→ Directions for this task: Every line from the start of the records below to the line containing "setup / recovery" should be retyped exactly, that line included, and no others.

→ Source material:
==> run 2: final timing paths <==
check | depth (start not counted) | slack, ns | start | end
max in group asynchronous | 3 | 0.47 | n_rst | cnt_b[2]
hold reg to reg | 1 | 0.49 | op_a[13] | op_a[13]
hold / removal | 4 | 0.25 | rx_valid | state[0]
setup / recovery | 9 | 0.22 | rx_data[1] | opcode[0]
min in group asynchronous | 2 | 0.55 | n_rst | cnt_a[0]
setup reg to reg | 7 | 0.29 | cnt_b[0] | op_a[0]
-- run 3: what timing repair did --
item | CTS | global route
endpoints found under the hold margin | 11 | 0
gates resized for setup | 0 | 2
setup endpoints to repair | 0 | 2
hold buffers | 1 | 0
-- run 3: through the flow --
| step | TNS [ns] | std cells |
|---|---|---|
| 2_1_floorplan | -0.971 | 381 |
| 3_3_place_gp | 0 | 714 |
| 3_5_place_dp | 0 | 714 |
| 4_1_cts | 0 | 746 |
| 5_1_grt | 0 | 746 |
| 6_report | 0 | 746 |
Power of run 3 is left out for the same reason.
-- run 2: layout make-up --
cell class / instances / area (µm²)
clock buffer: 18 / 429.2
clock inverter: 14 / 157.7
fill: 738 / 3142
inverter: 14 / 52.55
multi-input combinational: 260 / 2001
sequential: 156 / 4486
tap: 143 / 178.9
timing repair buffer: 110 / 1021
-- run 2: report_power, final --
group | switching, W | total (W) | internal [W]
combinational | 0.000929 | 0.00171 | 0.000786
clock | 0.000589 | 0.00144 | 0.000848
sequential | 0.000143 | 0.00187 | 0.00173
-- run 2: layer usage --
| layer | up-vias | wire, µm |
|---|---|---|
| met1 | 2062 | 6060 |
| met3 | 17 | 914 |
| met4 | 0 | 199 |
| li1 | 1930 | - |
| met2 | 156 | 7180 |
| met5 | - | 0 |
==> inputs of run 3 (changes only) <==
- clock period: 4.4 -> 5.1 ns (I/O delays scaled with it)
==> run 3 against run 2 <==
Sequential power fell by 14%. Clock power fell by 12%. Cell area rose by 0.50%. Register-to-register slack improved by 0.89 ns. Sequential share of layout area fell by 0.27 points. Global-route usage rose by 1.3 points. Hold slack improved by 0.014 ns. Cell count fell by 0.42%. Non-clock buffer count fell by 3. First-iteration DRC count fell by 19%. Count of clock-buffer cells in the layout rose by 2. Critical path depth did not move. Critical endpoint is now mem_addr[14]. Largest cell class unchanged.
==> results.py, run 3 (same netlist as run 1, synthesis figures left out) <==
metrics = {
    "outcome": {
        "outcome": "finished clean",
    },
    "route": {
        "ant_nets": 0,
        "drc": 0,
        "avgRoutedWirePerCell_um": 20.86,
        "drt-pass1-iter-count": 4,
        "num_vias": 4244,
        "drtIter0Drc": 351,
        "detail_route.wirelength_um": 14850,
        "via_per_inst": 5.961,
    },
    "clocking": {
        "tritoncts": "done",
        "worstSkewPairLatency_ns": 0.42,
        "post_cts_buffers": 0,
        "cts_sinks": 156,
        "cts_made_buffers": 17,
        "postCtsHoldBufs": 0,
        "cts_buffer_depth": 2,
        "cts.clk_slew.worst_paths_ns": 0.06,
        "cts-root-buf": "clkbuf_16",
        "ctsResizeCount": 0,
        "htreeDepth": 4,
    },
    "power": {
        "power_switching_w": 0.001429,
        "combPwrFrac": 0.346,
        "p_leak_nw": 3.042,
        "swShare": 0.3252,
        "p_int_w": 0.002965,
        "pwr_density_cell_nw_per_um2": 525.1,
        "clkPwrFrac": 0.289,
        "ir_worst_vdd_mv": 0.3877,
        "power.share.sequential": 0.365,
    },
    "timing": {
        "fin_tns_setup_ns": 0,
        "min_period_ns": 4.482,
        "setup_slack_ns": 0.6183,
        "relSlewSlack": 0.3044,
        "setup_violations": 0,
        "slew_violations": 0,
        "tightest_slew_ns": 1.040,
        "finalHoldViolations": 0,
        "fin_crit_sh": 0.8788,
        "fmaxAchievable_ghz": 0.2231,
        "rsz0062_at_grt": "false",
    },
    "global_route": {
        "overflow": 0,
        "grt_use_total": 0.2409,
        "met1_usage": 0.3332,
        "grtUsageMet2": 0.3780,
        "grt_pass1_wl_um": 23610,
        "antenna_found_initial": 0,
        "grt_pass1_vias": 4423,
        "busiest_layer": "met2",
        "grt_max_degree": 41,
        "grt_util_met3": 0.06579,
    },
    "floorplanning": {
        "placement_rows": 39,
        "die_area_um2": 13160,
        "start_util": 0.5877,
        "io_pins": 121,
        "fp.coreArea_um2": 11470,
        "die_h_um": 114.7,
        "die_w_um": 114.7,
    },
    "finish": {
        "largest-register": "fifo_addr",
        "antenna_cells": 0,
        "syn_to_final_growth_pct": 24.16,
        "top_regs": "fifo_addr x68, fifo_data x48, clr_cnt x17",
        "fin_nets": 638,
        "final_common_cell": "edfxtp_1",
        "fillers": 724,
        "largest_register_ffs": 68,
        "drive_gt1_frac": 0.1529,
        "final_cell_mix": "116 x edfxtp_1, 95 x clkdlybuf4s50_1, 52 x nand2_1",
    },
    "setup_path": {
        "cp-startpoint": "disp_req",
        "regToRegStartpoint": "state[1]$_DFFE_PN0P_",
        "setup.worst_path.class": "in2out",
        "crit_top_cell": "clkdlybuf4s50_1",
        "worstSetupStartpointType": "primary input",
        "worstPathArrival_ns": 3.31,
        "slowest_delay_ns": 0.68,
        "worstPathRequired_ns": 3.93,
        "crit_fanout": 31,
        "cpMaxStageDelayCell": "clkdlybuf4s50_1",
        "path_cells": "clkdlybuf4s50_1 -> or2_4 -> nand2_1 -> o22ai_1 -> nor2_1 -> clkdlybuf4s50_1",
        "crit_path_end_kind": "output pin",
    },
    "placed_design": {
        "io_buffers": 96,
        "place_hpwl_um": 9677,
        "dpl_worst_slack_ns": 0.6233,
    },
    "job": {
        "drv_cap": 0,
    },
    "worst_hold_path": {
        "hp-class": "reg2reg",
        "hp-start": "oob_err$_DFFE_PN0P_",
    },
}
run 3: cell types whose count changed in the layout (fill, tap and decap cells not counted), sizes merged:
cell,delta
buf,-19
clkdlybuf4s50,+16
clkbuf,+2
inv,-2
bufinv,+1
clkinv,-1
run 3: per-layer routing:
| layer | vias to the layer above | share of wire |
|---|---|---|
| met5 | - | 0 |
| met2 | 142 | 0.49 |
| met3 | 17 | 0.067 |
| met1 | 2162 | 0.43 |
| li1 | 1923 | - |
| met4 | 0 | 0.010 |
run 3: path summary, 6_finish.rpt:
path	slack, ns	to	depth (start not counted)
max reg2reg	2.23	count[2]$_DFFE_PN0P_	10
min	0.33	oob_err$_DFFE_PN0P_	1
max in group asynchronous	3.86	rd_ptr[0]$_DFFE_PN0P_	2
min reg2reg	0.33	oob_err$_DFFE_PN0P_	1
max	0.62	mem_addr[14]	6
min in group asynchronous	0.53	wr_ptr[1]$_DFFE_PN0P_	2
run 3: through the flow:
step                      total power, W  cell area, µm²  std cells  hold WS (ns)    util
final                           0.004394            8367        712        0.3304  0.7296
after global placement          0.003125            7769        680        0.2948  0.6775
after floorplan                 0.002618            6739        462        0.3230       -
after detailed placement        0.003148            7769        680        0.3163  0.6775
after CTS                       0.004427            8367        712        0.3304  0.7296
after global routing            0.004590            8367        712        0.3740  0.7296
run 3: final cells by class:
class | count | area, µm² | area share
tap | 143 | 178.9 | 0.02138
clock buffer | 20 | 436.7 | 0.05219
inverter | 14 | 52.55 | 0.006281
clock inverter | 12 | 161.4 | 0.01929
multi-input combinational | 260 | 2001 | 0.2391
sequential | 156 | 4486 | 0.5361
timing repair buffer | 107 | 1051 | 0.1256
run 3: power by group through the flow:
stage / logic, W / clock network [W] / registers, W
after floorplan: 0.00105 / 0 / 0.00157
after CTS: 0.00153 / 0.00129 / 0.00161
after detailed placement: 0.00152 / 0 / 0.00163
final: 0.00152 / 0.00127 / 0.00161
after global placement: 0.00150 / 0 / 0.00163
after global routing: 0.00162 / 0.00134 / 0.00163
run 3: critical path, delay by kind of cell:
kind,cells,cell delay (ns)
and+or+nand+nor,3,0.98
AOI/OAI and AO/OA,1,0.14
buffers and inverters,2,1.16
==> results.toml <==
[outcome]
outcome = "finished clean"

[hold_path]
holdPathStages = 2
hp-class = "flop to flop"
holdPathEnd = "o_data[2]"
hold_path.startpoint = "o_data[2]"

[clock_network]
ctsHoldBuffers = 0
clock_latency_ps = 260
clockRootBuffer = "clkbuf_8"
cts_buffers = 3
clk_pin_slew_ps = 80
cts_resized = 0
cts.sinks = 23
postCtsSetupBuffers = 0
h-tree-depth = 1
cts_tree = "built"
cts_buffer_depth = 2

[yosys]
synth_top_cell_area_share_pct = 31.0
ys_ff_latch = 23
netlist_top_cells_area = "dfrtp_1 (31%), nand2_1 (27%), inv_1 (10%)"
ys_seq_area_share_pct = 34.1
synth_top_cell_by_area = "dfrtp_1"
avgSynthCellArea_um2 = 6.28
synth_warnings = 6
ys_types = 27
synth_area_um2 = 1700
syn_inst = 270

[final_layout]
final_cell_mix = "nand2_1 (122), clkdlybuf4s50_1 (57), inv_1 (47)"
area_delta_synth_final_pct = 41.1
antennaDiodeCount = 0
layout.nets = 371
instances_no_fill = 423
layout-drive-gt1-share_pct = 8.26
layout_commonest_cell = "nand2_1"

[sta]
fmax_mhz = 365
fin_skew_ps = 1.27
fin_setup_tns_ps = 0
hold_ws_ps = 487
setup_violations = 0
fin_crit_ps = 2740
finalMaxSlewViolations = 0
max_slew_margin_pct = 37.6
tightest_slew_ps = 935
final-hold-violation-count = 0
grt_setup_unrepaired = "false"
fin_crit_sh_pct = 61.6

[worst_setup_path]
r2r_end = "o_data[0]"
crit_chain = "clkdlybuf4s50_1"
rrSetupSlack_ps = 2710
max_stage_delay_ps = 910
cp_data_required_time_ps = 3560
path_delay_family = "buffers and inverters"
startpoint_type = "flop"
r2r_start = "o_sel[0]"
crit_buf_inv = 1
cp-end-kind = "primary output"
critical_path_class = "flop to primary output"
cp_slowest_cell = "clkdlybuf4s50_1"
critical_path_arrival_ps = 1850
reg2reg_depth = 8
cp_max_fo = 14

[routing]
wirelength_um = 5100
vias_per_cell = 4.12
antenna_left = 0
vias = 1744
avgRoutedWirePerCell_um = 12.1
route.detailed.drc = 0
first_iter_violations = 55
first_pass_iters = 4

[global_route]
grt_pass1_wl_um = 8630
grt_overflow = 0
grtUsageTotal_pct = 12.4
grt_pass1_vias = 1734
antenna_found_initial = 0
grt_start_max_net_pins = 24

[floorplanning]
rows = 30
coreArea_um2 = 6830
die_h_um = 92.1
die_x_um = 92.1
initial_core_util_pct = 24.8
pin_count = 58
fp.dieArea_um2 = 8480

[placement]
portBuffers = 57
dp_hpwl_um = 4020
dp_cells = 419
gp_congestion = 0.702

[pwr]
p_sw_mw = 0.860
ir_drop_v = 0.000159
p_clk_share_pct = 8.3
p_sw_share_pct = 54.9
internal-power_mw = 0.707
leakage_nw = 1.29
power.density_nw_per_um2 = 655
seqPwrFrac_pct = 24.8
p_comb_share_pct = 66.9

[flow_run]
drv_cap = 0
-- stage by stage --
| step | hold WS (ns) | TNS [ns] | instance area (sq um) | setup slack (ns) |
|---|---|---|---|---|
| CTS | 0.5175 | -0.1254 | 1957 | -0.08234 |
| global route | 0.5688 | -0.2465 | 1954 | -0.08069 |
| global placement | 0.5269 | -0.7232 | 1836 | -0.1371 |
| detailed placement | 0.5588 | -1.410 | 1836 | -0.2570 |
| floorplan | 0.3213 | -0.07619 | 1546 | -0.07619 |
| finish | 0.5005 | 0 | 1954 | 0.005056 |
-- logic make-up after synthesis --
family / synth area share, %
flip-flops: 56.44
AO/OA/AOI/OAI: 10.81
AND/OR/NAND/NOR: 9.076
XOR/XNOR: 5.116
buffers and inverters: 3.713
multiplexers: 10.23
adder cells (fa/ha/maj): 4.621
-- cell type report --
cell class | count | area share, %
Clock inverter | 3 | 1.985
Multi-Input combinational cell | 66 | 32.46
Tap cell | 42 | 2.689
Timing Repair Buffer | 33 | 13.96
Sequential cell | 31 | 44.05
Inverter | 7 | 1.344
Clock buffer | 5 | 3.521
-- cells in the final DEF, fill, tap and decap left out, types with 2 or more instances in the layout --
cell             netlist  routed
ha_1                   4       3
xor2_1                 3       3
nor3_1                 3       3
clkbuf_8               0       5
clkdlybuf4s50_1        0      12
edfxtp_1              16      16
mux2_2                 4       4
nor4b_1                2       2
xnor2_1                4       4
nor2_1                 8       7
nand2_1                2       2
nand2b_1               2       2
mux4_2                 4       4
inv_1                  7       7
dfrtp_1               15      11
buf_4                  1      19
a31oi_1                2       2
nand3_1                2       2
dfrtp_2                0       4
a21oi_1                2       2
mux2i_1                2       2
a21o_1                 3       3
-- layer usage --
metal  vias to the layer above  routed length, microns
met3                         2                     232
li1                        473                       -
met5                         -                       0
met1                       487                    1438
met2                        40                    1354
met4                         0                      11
<file path="src/rtl/cs_sequencer_pkg.sv">
// Shared encodings for the micro-sequencer: next-address select field, FSM states
// and the opcode decode-map shift.
package cs_sequencer_pkg;

  typedef enum logic [2:0] {
    SEL_CONT    = 3'd0,
    SEL_JUMP    = 3'd1,
    SEL_BRZ     = 3'd2,
    SEL_BRN     = 3'd3,
    SEL_DECODE  = 3'd4,
    SEL_CALL    = 3'd5,
    SEL_RET     = 3'd6,
    SEL_MEMWAIT = 3'd7
  } sel_e;

  typedef enum logic [1:0] {
    ST_BOOT = 2'd0,
    ST_RUN  = 2'd1,
    ST_WAIT = 2'd2,
    ST_HALT = 2'd3
  } state_e;

  // Each opcode owns four consecutive control-store words.
  localparam int unsigned DECODE_SHIFT = 2;

endpackage

</file>
<file path="src/rtl/cs_sequencer_if.sv">
// Bundle between the sequencer (master) and the control-store datapath: incrementer,
// microinstruction fields, flags, memory handshake and status outputs.
interface cs_sequencer_if #(
  parameter int unsigned CSAI_DATAWIDTH = 11,
  parameter int unsigned OPCODE_WIDTH   = 8
);
  logic [CSAI_DATAWIDTH-1:0] CS_SEQUENCER_CSAI_InBus;
  logic [2:0]                CS_SEQUENCER_SEL_InBus;
  logic [CSAI_DATAWIDTH-1:0] CS_SEQUENCER_JADDR_InBus;
  logic [OPCODE_WIDTH-1:0]   CS_SEQUENCER_OPCODE_InBus;
  logic                      CS_SEQUENCER_Z_InHigh;
  logic                      CS_SEQUENCER_N_InHigh;
  logic                      CS_SEQUENCER_MEMACK_InHigh;
  logic [CSAI_DATAWIDTH-1:0] CS_SEQUENCER_CSAddress_OutBus;
  logic [CSAI_DATAWIDTH-1:0] CS_SEQUENCER_uPC_OutBus;
  logic                      CS_SEQUENCER_ACK_OutHigh;
  logic                      CS_SEQUENCER_MEMREQ_OutHigh;
  logic                      CS_SEQUENCER_ERROR_OutHigh;
  logic                      CS_SEQUENCER_HALT_OutHigh;

  modport master (
    input  CS_SEQUENCER_CSAI_InBus, CS_SEQUENCER_SEL_InBus, CS_SEQUENCER_JADDR_InBus,
           CS_SEQUENCER_OPCODE_InBus, CS_SEQUENCER_Z_InHigh, CS_SEQUENCER_N_InHigh,
           CS_SEQUENCER_MEMACK_InHigh,
    output CS_SEQUENCER_CSAddress_OutBus, CS_SEQUENCER_uPC_OutBus, CS_SEQUENCER_ACK_OutHigh,
           CS_SEQUENCER_MEMREQ_OutHigh, CS_SEQUENCER_ERROR_OutHigh, CS_SEQUENCER_HALT_OutHigh
  );

  modport slave (
    output CS_SEQUENCER_CSAI_InBus, CS_SEQUENCER_SEL_InBus, CS_SEQUENCER_JADDR_InBus,
           CS_SEQUENCER_OPCODE_InBus, CS_SEQUENCER_Z_InHigh, CS_SEQUENCER_N_InHigh,
           CS_SEQUENCER_MEMACK_InHigh,
    input  CS_SEQUENCER_CSAddress_OutBus, CS_SEQUENCER_uPC_OutBus, CS_SEQUENCER_ACK_OutHigh,
           CS_SEQUENCER_MEMREQ_OutHigh, CS_SEQUENCER_ERROR_OutHigh, CS_SEQUENCER_HALT_OutHigh
  );
endinterface

</file>
<file path="src/rtl/cs_return_stack.sv">
// Micro-subroutine return-address LIFO; pushes when full and pops when empty are ignored.
module cs_return_stack #(
  parameter int unsigned WIDTH = 11,
  parameter int unsigned DEPTH = 4
) (
  input  logic             clk,
  input  logic             rst_n,
  input  logic             push,
  input  logic             pop,
  input  logic [WIDTH-1:0] push_data,
  output logic [WIDTH-1:0] top,
  output logic             full,
  output logic             empty
);
  localparam int unsigned AW = $clog2(DEPTH);

  logic [AW:0]      count_q;
  logic [WIDTH-1:0] mem [DEPTH];
  logic [AW-1:0]    top_idx;

  assign full    = (count_q == (AW+1)'(DEPTH));
  assign empty   = (count_q == '0);
  assign top_idx = count_q[AW-1:0] - AW'(1);
  assign top     = mem[top_idx];

  always_ff @(posedge clk or negedge rst_n) begin
    if (!rst_n) begin
      count_q <= '0;
    end else if (push && !full) begin
      count_q <= count_q + (AW+1)'(1);
    end else if (pop && !empty) begin
      count_q <= count_q - (AW+1)'(1);
    end
  end

  always_ff @(posedge clk) begin
    if (push && !full) begin
      mem[count_q[AW-1:0]] <= push_data;
    end
  end

endmodule

</file>
<file path="src/rtl/cs_sequencer.sv">
// Control-store next-address sequencer (BOOT/RUN/WAIT/HALT).
// Define CS_SEQUENCER_STACK_EN to enable the CALL/RET return stack and fault halting.
module cs_sequencer
  import cs_sequencer_pkg::*;
#(
  parameter int unsigned CSAI_DATAWIDTH = 11,
  parameter int unsigned OPCODE_WIDTH   = 8,
  parameter int unsigned STACK_DEPTH    = 4
) (
  input  logic          CS_SEQUENCER_CLOCK_50,
  input  logic          CS_SEQUENCER_RESET_InLow,
  cs_sequencer_if.master bus
);
  localparam int unsigned W = CSAI_DATAWIDTH;

  state_e         state_q, state_d;
  sel_e           sel;
  logic [W-1:0]   upc_q, addr, csai, jaddr, decode_addr;
  logic           ack, memreq, memack;

  assign sel         = sel_e'(bus.CS_SEQUENCER_SEL_InBus);
  assign csai        = bus.CS_SEQUENCER_CSAI_InBus;
  assign jaddr       = bus.CS_SEQUENCER_JADDR_InBus;
  assign memack      = bus.CS_SEQUENCER_MEMACK_InHigh;
  assign decode_addr = W'(bus.CS_SEQUENCER_OPCODE_InBus) << DECODE_SHIFT;

`ifdef CS_SEQUENCER_STACK_EN
  logic         push, pop, full, empty, fault, error_q;
  logic [W-1:0] top;

  cs_return_stack #(
    .WIDTH (W),
    .DEPTH (STACK_DEPTH)
  ) u_stack (
    .clk       (CS_SEQUENCER_CLOCK_50),
    .rst_n     (CS_SEQUENCER_RESET_InLow),
    .push      (push),
    .pop       (pop),
    .push_data (csai),
    .top       (top),
    .full      (full),
    .empty     (empty)
  );
`endif

  always_comb begin
    state_d = state_q;
    addr    = upc_q;
    ack     = 1'b0;
    memreq  = 1'b0;
`ifdef CS_SEQUENCER_STACK_EN
    push    = 1'b0;
    pop     = 1'b0;
    fault   = 1'b0;
`endif
    unique case (state_q)
      ST_BOOT: begin
        addr    = '0;
        ack     = 1'b1;
        state_d = ST_RUN;
      end
      ST_RUN: begin
        ack = 1'b1;
        unique case (sel)
          SEL_CONT:   addr = csai;
          SEL_JUMP:   addr = jaddr;
          SEL_BRZ:    addr = bus.CS_SEQUENCER_Z_InHigh ? jaddr : csai;
          SEL_BRN:    addr = bus.CS_SEQUENCER_N_InHigh ? jaddr : csai;
          SEL_DECODE: addr = decode_addr;
`ifdef CS_SEQUENCER_STACK_EN
          // A fault keeps addr at uPC so the ROM output freezes with the halt.
          SEL_CALL: begin
            if (full) begin
              fault   = 1'b1;
              state_d = ST_HALT;
            end else begin
              push = 1'b1;
              addr = jaddr;
            end
          end
          SEL_RET: begin
            if (empty) begin
              fault   = 1'b1;
              state_d = ST_HALT;
            end else begin
              pop  = 1'b1;
              addr = top;
            end
          end
`else
          SEL_CALL:   addr = jaddr;
          SEL_RET:    addr = csai;
`endif
          SEL_MEMWAIT: begin
            memreq = 1'b1;
            if (memack) begin
              addr = csai;
            end else begin
              state_d = ST_WAIT;
            end
          end
        endcase
      end
      ST_WAIT: begin
        ack    = 1'b1;
        memreq = 1'b1;
        if (memack) begin
          addr    = csai;
          state_d = ST_RUN;
        end
      end
      ST_HALT: ;
    endcase
  end

  always_ff @(posedge CS_SEQUENCER_CLOCK_50 or negedge CS_SEQUENCER_RESET_InLow) begin
    if (!CS_SEQUENCER_RESET_InLow) begin
      state_q <= ST_BOOT;
      upc_q   <= '0;
    end else begin
      state_q <= state_d;
      upc_q   <= addr;
    end
  end

`ifdef CS_SEQUENCER_STACK_EN
  always_ff @(posedge CS_SEQUENCER_CLOCK_50 or negedge CS_SEQUENCER_RESET_InLow) begin
    if (!CS_SEQUENCER_RESET_InLow) begin
      error_q <= 1'b0;
    end else if (fault) begin
      error_q <= 1'b1;
    end
  end
  assign bus.CS_SEQUENCER_ERROR_OutHigh = error_q;
`else
  assign bus.CS_SEQUENCER_ERROR_OutHigh = 1'b0;
`endif

  assign bus.CS_SEQUENCER_CSAddress_OutBus = addr;
  assign bus.CS_SEQUENCER_uPC_OutBus       = upc_q;
  assign bus.CS_SEQUENCER_ACK_OutHigh      = ack;
  assign bus.CS_SEQUENCER_MEMREQ_OutHigh   = memreq;
  assign bus.CS_SEQUENCER_HALT_OutHigh     = (state_q == ST_HALT);

endmodule

</file>
<file path="src/flat_wrapper.sv">
// flat-port wrapper written by rule: the top's interface ports become plain ports
module cs_sequencer_flat import cs_sequencer_pkg::*;
#(
  parameter int unsigned CSAI_DATAWIDTH = 11,
  parameter int unsigned OPCODE_WIDTH   = 8,
  parameter int unsigned STACK_DEPTH    = 4
)
  (CS_SEQUENCER_CLOCK_50, CS_SEQUENCER_RESET_InLow, bus_CS_SEQUENCER_CSAI_InBus, bus_CS_SEQUENCER_SEL_InBus, bus_CS_SEQUENCER_JADDR_InBus, bus_CS_SEQUENCER_OPCODE_InBus, bus_CS_SEQUENCER_Z_InHigh, bus_CS_SEQUENCER_N_InHigh, bus_CS_SEQUENCER_MEMACK_InHigh, bus_CS_SEQUENCER_CSAddress_OutBus, bus_CS_SEQUENCER_uPC_OutBus, bus_CS_SEQUENCER_ACK_OutHigh, bus_CS_SEQUENCER_MEMREQ_OutHigh, bus_CS_SEQUENCER_ERROR_OutHigh, bus_CS_SEQUENCER_HALT_OutHigh);
  cs_sequencer_if #(.CSAI_DATAWIDTH(CSAI_DATAWIDTH), .OPCODE_WIDTH(OPCODE_WIDTH)) bus_i ();
  input  logic CS_SEQUENCER_CLOCK_50;
  input  logic CS_SEQUENCER_RESET_InLow;
  input wire logic [$bits(bus_i.CS_SEQUENCER_CSAI_InBus)-1:0] bus_CS_SEQUENCER_CSAI_InBus;
  input wire logic [$bits(bus_i.CS_SEQUENCER_SEL_InBus)-1:0] bus_CS_SEQUENCER_SEL_InBus;
  input wire logic [$bits(bus_i.CS_SEQUENCER_JADDR_InBus)-1:0] bus_CS_SEQUENCER_JADDR_InBus;
  input wire logic [$bits(bus_i.CS_SEQUENCER_OPCODE_InBus)-1:0] bus_CS_SEQUENCER_OPCODE_InBus;
  input wire logic [$bits(bus_i.CS_SEQUENCER_Z_InHigh)-1:0] bus_CS_SEQUENCER_Z_InHigh;
  input wire logic [$bits(bus_i.CS_SEQUENCER_N_InHigh)-1:0] bus_CS_SEQUENCER_N_InHigh;
  input wire logic [$bits(bus_i.CS_SEQUENCER_MEMACK_InHigh)-1:0] bus_CS_SEQUENCER_MEMACK_InHigh;
  output wire logic [$bits(bus_i.CS_SEQUENCER_CSAddress_OutBus)-1:0] bus_CS_SEQUENCER_CSAddress_OutBus;
  output wire logic [$bits(bus_i.CS_SEQUENCER_uPC_OutBus)-1:0] bus_CS_SEQUENCER_uPC_OutBus;
  output wire logic [$bits(bus_i.CS_SEQUENCER_ACK_OutHigh)-1:0] bus_CS_SEQUENCER_ACK_OutHigh;
  output wire logic [$bits(bus_i.CS_SEQUENCER_MEMREQ_OutHigh)-1:0] bus_CS_SEQUENCER_MEMREQ_OutHigh;
  output wire logic [$bits(bus_i.CS_SEQUENCER_ERROR_OutHigh)-1:0] bus_CS_SEQUENCER_ERROR_OutHigh;
  output wire logic [$bits(bus_i.CS_SEQUENCER_HALT_OutHigh)-1:0] bus_CS_SEQUENCER_HALT_OutHigh;
  assign bus_i.CS_SEQUENCER_CSAI_InBus = bus_CS_SEQUENCER_CSAI_InBus;
  assign bus_i.CS_SEQUENCER_SEL_InBus = bus_CS_SEQUENCER_SEL_InBus;
  assign bus_i.CS_SEQUENCER_JADDR_InBus = bus_CS_SEQUENCER_JADDR_InBus;
  assign bus_i.CS_SEQUENCER_OPCODE_InBus = bus_CS_SEQUENCER_OPCODE_InBus;
  assign bus_i.CS_SEQUENCER_Z_InHigh = bus_CS_SEQUENCER_Z_InHigh;
  assign bus_i.CS_SEQUENCER_N_InHigh = bus_CS_SEQUENCER_N_InHigh;
  assign bus_i.CS_SEQUENCER_MEMACK_InHigh = bus_CS_SEQUENCER_MEMACK_InHigh;
  assign bus_CS_SEQUENCER_CSAddress_OutBus = bus_i.CS_SEQUENCER_CSAddress_OutBus;
  assign bus_CS_SEQUENCER_uPC_OutBus = bus_i.CS_SEQUENCER_uPC_OutBus;
  assign bus_CS_SEQUENCER_ACK_OutHigh = bus_i.CS_SEQUENCER_ACK_OutHigh;
  assign bus_CS_SEQUENCER_MEMREQ_OutHigh = bus_i.CS_SEQUENCER_MEMREQ_OutHigh;
  assign bus_CS_SEQUENCER_ERROR_OutHigh = bus_i.CS_SEQUENCER_ERROR_OutHigh;
  assign bus_CS_SEQUENCER_HALT_OutHigh = bus_i.CS_SEQUENCER_HALT_OutHigh;
  cs_sequencer #(.CSAI_DATAWIDTH(CSAI_DATAWIDTH), .OPCODE_WIDTH(OPCODE_WIDTH), .STACK_DEPTH(STACK_DEPTH)) u_core (.CS_SEQUENCER_CLOCK_50(CS_SEQUENCER_CLOCK_50), .CS_SEQUENCER_RESET_InLow(CS_SEQUENCER_RESET_InLow), .bus(bus_i));
endmodule
</file>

→ Reply to the task:
==> run 2: final timing paths <==
check | depth (start not counted) | slack, ns | start | end
max in group asynchronous | 3 | 0.47 | n_rst | cnt_b[2]
hold reg to reg | 1 | 0.49 | op_a[13] | op_a[13]
hold / removal | 4 | 0.25 | rx_valid | state[0]
setup / recovery | 9 | 0.22 | rx_data[1] | opcode[0]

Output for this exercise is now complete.